Dataset entries
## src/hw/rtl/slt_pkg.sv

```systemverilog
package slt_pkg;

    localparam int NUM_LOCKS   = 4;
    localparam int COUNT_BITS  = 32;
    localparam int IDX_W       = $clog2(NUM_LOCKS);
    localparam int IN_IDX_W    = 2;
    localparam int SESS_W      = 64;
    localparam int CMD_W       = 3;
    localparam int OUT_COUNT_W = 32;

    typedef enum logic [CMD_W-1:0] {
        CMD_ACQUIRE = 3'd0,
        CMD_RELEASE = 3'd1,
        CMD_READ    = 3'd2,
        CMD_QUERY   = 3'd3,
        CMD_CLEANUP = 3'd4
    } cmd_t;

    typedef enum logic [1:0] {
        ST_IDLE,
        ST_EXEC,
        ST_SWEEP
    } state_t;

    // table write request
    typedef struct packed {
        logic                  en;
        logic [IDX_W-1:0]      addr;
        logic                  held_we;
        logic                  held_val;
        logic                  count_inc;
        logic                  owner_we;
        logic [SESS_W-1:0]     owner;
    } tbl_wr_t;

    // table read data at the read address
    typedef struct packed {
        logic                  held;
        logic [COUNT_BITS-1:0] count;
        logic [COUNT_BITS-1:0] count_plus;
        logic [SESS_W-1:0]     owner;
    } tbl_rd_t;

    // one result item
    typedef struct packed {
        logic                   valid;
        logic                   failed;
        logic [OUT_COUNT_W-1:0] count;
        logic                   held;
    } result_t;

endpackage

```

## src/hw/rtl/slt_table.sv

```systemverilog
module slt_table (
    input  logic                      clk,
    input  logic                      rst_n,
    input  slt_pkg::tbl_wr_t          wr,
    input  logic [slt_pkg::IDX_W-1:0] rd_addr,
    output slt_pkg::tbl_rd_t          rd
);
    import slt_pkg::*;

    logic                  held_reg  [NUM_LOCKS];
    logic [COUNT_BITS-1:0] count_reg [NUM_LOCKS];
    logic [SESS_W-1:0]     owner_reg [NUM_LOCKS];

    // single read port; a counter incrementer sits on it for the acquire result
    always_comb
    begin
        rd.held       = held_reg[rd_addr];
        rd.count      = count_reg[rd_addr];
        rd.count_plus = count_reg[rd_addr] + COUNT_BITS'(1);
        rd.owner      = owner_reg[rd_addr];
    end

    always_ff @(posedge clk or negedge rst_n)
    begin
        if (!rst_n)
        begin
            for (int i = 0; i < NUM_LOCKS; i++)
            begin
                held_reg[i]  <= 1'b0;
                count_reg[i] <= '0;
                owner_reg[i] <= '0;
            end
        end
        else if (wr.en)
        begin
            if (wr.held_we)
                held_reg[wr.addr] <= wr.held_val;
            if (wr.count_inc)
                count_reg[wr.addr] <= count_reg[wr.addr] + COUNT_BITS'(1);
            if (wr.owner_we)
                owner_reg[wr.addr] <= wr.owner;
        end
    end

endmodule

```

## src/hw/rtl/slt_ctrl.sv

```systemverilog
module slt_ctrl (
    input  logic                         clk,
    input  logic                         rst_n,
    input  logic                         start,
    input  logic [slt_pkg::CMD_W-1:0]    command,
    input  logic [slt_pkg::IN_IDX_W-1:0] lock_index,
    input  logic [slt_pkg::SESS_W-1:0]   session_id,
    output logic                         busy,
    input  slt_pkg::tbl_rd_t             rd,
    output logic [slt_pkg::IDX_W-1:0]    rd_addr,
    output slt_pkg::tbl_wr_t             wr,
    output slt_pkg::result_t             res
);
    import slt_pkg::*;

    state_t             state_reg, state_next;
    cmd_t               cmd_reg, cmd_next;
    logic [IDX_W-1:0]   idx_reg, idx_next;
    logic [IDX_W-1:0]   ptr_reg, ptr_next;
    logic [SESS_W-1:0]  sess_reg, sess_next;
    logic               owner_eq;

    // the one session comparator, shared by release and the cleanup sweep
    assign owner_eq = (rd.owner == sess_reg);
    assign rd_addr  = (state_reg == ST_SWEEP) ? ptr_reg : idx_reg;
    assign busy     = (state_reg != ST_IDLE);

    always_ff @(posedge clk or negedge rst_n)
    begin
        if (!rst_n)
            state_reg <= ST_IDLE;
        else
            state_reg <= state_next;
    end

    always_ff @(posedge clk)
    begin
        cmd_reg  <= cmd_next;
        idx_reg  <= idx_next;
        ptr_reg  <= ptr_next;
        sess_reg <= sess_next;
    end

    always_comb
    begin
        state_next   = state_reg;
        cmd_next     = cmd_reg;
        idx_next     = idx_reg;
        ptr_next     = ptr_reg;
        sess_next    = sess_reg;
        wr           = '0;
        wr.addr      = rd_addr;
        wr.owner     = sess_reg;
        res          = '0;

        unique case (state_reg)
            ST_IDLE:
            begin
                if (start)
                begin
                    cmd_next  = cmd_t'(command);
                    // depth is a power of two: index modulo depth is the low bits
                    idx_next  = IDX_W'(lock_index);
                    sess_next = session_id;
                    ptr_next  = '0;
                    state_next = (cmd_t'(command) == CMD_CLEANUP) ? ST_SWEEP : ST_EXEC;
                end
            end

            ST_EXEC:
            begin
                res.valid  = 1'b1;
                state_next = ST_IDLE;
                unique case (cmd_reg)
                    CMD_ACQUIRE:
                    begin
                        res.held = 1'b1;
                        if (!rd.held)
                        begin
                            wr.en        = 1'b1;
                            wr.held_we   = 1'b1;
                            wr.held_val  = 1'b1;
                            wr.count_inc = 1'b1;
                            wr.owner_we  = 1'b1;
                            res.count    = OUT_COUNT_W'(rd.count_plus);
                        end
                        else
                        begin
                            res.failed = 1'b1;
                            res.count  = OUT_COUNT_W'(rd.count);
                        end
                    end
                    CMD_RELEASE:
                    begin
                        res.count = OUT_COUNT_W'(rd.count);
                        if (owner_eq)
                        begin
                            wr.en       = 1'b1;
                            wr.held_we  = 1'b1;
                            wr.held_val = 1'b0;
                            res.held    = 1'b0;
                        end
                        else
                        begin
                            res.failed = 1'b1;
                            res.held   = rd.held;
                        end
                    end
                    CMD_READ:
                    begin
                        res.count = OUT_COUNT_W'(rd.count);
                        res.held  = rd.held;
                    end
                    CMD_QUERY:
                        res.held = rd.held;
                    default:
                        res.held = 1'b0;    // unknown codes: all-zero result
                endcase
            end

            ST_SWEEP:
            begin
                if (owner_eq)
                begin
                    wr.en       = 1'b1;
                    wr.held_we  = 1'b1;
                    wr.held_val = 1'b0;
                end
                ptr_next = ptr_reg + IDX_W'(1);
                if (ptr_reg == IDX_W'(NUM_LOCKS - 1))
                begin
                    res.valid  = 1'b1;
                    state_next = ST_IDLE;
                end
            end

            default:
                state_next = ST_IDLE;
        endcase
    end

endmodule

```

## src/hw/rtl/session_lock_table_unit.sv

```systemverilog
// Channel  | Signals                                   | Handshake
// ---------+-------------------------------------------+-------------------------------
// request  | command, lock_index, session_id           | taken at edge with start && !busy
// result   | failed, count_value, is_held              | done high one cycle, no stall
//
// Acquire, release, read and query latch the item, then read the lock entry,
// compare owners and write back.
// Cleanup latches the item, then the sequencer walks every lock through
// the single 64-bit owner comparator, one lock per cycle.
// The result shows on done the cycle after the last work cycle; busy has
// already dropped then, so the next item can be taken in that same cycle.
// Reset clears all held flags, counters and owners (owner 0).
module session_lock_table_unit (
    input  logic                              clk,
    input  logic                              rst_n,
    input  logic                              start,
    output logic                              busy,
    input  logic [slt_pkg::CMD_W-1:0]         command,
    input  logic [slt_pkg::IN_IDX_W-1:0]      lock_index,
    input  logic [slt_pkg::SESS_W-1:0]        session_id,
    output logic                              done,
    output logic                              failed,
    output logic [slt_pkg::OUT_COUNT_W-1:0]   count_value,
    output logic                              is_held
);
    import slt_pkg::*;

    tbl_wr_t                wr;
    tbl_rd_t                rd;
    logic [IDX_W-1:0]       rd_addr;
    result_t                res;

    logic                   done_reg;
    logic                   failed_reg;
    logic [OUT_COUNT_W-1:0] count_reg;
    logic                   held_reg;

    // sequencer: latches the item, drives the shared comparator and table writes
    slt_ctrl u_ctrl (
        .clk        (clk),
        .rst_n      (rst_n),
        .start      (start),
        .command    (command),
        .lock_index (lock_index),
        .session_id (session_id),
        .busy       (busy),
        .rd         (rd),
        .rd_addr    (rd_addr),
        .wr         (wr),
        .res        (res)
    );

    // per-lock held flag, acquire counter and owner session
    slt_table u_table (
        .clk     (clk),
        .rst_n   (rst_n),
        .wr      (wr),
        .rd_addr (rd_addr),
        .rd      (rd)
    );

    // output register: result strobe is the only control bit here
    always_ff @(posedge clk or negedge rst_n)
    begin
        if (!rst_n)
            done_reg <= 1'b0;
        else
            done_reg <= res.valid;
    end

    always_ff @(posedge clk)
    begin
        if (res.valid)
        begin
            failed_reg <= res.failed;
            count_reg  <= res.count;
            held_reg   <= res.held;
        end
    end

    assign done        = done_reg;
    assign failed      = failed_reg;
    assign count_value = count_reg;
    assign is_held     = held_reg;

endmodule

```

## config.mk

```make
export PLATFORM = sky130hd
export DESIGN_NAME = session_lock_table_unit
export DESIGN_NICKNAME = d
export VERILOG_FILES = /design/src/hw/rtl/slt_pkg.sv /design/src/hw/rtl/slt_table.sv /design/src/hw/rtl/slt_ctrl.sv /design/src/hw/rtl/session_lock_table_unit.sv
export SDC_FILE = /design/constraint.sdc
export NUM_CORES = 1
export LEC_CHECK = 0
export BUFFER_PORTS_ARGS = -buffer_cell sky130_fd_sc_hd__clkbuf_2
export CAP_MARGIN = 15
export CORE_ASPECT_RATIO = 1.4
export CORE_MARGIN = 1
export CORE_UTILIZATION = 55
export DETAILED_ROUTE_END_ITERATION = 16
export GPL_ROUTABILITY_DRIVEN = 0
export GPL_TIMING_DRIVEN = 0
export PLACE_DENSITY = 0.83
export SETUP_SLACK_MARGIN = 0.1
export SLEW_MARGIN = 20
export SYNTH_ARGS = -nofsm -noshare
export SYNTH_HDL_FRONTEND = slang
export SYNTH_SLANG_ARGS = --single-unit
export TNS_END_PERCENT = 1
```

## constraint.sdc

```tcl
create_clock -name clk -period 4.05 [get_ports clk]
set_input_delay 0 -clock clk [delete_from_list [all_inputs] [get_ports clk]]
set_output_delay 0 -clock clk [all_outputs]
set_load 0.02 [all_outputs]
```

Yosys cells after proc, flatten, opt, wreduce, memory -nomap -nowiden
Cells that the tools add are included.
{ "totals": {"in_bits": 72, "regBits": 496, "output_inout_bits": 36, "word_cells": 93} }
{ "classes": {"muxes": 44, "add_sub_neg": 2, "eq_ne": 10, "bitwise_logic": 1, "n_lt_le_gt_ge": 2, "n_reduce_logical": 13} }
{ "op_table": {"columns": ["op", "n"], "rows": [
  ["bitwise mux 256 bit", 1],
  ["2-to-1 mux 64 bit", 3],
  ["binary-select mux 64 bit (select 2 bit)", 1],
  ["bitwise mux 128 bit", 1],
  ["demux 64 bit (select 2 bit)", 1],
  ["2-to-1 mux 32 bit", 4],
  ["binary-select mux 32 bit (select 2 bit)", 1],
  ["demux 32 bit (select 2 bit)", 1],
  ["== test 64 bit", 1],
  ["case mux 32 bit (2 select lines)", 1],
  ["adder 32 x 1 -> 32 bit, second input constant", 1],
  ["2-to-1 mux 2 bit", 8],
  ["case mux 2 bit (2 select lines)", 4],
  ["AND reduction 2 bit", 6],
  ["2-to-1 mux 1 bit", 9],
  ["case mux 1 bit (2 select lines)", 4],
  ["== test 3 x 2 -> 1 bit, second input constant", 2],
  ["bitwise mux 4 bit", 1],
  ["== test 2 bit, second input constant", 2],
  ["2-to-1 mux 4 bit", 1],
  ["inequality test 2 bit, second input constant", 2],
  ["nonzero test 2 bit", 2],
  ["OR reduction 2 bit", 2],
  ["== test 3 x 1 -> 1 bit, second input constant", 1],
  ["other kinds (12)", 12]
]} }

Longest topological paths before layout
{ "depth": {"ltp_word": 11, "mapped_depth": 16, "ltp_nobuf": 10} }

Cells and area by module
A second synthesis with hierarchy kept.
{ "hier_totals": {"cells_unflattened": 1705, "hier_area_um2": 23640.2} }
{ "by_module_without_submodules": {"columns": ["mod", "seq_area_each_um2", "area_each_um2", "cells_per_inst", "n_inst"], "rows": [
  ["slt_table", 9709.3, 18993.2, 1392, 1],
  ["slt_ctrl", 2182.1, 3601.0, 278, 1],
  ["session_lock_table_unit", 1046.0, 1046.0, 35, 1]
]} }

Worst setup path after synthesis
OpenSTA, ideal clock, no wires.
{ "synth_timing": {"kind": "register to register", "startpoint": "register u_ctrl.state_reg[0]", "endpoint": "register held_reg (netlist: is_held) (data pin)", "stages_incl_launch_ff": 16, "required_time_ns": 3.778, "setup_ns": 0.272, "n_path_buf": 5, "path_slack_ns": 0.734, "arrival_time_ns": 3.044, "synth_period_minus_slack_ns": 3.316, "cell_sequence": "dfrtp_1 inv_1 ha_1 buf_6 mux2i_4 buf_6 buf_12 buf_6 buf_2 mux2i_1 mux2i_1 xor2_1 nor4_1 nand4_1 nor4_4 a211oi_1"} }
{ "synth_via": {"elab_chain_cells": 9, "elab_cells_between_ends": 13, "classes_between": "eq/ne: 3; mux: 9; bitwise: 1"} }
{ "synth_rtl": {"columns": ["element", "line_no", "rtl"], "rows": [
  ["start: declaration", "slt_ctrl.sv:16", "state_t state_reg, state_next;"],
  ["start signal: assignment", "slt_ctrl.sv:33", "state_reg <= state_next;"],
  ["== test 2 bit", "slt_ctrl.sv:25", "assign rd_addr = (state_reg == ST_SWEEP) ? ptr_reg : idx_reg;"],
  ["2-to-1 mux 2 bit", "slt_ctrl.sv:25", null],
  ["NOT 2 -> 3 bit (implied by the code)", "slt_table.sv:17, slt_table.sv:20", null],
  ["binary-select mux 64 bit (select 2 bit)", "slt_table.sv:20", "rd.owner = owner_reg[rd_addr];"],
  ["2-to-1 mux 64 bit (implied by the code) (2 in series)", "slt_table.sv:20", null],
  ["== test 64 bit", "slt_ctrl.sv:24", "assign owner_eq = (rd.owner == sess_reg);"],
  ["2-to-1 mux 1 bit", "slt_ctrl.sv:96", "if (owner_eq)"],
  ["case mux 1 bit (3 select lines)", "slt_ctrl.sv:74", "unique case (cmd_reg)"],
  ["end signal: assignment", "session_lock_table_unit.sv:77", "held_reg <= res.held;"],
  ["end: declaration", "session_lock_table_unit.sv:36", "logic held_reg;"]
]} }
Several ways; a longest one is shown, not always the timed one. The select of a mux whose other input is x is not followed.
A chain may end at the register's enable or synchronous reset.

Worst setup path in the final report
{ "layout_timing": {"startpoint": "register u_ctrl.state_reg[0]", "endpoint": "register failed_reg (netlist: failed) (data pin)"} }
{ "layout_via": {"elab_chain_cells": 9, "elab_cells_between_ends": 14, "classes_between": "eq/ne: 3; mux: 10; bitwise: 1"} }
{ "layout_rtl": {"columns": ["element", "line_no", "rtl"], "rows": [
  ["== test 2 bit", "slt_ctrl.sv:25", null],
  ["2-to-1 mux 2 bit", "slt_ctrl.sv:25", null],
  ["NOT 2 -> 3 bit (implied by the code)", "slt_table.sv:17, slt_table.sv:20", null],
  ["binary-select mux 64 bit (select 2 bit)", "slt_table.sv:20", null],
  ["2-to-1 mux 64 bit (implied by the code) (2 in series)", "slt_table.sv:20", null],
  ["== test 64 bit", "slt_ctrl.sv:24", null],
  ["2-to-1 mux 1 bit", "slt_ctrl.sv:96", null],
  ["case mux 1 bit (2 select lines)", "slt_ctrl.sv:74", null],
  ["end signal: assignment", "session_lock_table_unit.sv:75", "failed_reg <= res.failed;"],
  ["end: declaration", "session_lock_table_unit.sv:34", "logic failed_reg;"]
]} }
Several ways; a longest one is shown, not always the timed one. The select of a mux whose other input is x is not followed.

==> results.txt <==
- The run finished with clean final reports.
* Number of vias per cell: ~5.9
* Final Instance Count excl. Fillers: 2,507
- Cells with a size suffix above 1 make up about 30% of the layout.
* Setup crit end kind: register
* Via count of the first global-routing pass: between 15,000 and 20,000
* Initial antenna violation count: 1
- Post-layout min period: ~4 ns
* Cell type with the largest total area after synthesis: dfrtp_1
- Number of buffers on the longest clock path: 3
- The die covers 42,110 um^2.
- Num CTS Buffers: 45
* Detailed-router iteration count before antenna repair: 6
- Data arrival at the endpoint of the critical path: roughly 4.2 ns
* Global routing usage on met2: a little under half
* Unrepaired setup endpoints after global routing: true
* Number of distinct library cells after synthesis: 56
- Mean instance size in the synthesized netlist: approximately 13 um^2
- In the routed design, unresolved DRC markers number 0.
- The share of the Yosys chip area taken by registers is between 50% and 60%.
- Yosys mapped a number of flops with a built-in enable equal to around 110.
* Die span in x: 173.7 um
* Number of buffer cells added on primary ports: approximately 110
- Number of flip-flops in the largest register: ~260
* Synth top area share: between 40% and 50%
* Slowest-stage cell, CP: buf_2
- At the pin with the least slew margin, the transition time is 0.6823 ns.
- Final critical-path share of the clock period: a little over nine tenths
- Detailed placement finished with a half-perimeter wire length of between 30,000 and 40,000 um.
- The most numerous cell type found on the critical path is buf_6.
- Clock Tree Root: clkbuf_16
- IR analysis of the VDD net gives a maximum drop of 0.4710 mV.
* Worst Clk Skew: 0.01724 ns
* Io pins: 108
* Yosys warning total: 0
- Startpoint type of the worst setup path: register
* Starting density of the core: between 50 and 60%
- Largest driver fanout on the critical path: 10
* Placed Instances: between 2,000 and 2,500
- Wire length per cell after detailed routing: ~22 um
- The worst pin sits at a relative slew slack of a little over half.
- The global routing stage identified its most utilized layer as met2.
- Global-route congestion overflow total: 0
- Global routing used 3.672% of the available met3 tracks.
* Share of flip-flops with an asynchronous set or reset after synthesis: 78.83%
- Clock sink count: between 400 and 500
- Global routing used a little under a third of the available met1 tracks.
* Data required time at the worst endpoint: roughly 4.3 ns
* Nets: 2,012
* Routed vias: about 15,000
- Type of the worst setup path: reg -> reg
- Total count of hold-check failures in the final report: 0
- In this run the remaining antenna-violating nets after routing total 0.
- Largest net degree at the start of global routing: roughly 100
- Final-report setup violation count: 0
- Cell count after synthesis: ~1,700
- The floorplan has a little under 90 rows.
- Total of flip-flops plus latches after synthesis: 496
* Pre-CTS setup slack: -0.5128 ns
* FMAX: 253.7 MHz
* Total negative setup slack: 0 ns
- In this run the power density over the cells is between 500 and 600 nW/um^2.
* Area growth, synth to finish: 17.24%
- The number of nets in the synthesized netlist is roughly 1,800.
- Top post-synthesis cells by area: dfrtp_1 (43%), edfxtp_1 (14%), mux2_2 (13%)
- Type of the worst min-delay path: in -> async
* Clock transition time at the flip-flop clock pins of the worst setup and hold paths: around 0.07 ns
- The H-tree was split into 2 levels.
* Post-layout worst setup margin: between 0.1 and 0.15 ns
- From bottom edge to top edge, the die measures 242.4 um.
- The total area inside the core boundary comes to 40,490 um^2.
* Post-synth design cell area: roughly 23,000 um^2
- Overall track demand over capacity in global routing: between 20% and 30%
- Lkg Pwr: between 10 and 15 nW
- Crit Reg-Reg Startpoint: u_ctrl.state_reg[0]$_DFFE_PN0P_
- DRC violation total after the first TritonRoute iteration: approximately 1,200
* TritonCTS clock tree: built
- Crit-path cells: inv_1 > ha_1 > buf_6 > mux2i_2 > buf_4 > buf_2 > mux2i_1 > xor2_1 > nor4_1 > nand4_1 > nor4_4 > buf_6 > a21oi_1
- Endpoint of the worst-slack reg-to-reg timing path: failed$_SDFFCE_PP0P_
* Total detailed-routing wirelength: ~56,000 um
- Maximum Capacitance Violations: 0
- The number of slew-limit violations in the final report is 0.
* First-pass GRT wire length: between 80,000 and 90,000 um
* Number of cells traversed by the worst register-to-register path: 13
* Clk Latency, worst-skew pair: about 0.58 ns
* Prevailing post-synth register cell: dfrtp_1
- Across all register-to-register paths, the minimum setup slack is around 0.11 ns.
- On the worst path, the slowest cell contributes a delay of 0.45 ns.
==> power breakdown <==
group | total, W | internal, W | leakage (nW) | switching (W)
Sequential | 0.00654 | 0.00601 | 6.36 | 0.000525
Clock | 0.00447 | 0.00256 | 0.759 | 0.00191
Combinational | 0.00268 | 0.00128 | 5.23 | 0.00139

Task item
Copy out, from the data above, each line where the string "pass" is present.

Answer to the problem
* Via count of the first global-routing pass: between 15,000 and 20,000
* First-pass GRT wire length: between 80,000 and 90,000 um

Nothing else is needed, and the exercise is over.